Restaurant Brands’ profit keeps diving
Beleaguered Restaurant Brands (RBD), which owns the KFC, Starbucks and Pizza Hutt franchises in New Zealand, took another punch on the nose today, reporting that half year net profit after tax was down 14.7% or $4.6 million on the previous year.
Reported profit including non-trading items was down 47.3% or $2.4 million on the previous year.
Restaurant Brands shares have dipped 1c in light trading this morning, indicating that the market is used to the bad news.
KFC continues to be the “shining light” in the otherwise underwhelming portfolio, which saw overall revenues decline 1.1% on the previous year to $162.5 million. A 4.0% improvement in KFC sales was offset by a $5.9 million or 14.7% reduction in Pizza Hut revenues. Same store sales, however, continued to grow at 0.9% for the half.
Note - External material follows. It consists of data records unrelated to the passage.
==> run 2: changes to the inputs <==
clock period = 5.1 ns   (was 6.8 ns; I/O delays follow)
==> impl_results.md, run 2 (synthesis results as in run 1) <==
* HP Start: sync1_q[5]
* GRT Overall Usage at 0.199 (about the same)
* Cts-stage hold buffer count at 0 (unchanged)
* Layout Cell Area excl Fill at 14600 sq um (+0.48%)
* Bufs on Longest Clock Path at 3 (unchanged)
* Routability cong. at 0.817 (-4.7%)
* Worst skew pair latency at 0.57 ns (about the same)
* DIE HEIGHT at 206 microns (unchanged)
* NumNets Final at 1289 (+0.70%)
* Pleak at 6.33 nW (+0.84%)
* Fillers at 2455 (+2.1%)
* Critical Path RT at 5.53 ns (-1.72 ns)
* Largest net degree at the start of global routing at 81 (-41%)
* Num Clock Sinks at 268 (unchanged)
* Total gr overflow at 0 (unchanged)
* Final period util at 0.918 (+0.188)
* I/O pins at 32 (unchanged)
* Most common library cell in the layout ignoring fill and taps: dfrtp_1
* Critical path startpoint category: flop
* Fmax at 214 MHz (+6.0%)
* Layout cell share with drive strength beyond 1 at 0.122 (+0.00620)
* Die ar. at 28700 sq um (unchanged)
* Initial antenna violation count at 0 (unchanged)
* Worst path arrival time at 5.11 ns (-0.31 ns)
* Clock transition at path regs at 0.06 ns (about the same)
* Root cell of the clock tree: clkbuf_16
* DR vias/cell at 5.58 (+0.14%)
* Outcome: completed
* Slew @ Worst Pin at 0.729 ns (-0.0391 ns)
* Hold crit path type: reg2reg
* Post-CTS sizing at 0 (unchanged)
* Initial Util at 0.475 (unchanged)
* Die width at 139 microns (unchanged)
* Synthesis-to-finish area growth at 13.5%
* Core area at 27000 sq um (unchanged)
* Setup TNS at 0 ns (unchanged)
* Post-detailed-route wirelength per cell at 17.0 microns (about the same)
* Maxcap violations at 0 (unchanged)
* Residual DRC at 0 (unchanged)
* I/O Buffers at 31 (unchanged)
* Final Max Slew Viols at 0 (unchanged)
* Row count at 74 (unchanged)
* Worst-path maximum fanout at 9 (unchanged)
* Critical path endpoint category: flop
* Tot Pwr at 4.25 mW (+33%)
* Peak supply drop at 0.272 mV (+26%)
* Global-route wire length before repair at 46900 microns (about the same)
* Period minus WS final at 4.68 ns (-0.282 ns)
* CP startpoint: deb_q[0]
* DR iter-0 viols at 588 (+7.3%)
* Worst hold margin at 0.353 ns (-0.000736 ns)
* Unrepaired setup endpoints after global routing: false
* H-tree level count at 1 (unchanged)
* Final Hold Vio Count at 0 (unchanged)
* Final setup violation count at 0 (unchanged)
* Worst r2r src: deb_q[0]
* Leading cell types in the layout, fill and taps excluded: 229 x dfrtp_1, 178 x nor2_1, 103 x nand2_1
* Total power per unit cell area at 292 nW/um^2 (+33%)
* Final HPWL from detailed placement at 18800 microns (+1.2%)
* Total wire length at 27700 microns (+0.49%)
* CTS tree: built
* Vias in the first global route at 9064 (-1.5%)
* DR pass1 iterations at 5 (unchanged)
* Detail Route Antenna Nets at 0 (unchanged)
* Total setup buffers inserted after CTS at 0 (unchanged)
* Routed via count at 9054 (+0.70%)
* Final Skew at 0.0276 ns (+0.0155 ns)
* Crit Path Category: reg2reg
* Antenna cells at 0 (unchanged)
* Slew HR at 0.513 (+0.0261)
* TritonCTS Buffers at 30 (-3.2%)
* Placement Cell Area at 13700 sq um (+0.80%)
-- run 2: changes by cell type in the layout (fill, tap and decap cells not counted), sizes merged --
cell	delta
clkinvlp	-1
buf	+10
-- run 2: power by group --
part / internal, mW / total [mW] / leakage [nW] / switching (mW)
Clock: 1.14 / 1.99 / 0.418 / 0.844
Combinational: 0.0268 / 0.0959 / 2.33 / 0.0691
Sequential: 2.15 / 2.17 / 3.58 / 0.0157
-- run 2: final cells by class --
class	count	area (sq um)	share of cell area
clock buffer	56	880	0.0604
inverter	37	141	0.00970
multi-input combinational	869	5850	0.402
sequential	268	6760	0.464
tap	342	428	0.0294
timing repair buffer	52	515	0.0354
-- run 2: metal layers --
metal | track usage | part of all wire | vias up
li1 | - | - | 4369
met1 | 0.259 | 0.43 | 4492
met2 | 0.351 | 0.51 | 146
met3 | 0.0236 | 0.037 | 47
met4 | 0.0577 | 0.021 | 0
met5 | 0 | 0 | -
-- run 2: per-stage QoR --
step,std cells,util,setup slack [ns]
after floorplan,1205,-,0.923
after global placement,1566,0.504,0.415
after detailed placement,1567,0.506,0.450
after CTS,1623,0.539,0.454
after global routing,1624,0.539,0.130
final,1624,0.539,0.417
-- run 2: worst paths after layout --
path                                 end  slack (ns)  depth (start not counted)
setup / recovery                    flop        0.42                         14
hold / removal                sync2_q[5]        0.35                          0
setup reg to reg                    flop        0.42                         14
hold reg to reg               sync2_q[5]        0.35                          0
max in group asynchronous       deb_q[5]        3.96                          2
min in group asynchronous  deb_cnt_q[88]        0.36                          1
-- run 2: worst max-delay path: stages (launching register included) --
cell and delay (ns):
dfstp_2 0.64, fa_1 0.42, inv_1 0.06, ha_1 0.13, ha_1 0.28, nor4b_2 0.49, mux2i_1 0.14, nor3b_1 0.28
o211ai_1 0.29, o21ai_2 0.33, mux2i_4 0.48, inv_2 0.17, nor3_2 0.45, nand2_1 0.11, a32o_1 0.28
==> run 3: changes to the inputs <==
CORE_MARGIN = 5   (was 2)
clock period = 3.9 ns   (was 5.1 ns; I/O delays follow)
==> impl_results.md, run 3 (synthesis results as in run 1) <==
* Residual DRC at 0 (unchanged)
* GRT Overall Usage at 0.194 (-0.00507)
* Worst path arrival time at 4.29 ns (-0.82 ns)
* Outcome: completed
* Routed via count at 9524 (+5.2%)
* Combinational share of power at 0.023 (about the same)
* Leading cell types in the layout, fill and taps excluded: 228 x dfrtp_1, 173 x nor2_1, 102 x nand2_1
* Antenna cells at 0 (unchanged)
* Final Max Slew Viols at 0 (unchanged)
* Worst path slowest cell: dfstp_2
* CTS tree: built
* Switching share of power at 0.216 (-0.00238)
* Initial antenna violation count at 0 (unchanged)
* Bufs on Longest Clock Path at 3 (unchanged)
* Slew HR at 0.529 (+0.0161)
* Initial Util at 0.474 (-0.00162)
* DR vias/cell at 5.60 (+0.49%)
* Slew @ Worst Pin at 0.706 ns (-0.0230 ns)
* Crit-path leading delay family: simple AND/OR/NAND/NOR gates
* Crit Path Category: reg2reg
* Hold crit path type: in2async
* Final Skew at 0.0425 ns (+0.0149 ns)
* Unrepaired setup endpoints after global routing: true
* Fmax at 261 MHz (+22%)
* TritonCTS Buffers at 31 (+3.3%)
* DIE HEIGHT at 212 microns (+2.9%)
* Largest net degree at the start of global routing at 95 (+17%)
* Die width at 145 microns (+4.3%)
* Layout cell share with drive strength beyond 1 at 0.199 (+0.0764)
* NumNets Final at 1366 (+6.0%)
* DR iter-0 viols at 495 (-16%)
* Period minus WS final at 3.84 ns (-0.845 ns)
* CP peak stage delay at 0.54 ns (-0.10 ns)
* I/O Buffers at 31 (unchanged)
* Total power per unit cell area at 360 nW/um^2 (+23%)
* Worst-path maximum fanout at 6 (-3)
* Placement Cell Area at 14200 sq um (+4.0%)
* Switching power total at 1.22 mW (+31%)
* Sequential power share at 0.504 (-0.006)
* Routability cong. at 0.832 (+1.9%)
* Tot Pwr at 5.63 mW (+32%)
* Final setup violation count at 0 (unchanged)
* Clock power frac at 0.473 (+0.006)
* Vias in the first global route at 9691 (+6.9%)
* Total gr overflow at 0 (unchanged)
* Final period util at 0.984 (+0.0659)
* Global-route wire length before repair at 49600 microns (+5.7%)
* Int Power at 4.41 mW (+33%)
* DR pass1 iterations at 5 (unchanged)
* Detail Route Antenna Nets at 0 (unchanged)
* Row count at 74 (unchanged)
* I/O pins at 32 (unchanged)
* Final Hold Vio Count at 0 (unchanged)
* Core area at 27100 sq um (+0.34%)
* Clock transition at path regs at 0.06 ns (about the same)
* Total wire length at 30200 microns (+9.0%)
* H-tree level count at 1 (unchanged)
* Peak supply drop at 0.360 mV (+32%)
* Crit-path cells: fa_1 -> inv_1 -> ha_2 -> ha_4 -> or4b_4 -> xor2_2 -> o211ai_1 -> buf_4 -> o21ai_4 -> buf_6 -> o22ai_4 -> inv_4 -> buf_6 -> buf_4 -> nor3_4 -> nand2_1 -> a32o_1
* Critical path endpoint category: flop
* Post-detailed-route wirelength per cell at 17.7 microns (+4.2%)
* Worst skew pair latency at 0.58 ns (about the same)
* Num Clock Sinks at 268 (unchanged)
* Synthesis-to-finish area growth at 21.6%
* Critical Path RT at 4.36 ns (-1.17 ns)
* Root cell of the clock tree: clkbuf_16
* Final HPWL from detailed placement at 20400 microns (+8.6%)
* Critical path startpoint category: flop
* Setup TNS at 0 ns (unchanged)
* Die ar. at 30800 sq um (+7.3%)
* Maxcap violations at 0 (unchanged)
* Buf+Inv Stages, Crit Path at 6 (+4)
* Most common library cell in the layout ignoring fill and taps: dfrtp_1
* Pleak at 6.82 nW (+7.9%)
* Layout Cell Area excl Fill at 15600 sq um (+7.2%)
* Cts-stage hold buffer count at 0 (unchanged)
Restaurant Brands blames a shrinking pizza market and “continued aggressive competitor activity” for the continuing decline in Pizza Hut sales, which is being squeezed at the top and the bottom of the market by Hell and Dominos respectively.
Pizza Hut sales were down 9.4% on a same store sales basis and 14.7% in total for a total of $34.6 million for the half.
Restaurant Brands claims that no one is winning in the pizza market at present, citing “continuing evidence that Pizza Hut’s competitors are also struggling with their profitability” and appears to be adopting the same strategy that has worked for it in the past when aggressive new competitors squeezed its bottom line – wait them out using the earnings from KFC as a cushion.
The directors are continuing to explore options for flicking the business, discussing “alternative operating and ownership options for the brand” with the franchisor.
Starbucks’ result was fairly flat, down from $17.4 million last year to $17.3 million this year, with two stores closed.
While same store sales were up 4.4%, increased food, milk and labour costs ate into margins.
Restaurant Brands directors defended their performance, saying “Whilst the overall result is below prior year, (we) are satisfied that this is an acceptable outcome in a tough retail environment with continuing inflationary pressures on input costs.”
They (somewhat optimistically) expect that with no significant down turn in current economic conditions, the company will produce an NPAT (excluding non-trading items) in the vicinity of $9-10 million for the full year.
Directors have declared a fully imputed interim dividend of 3.0 cents per ordinary share payable on November 21, 2008, the same level as last year.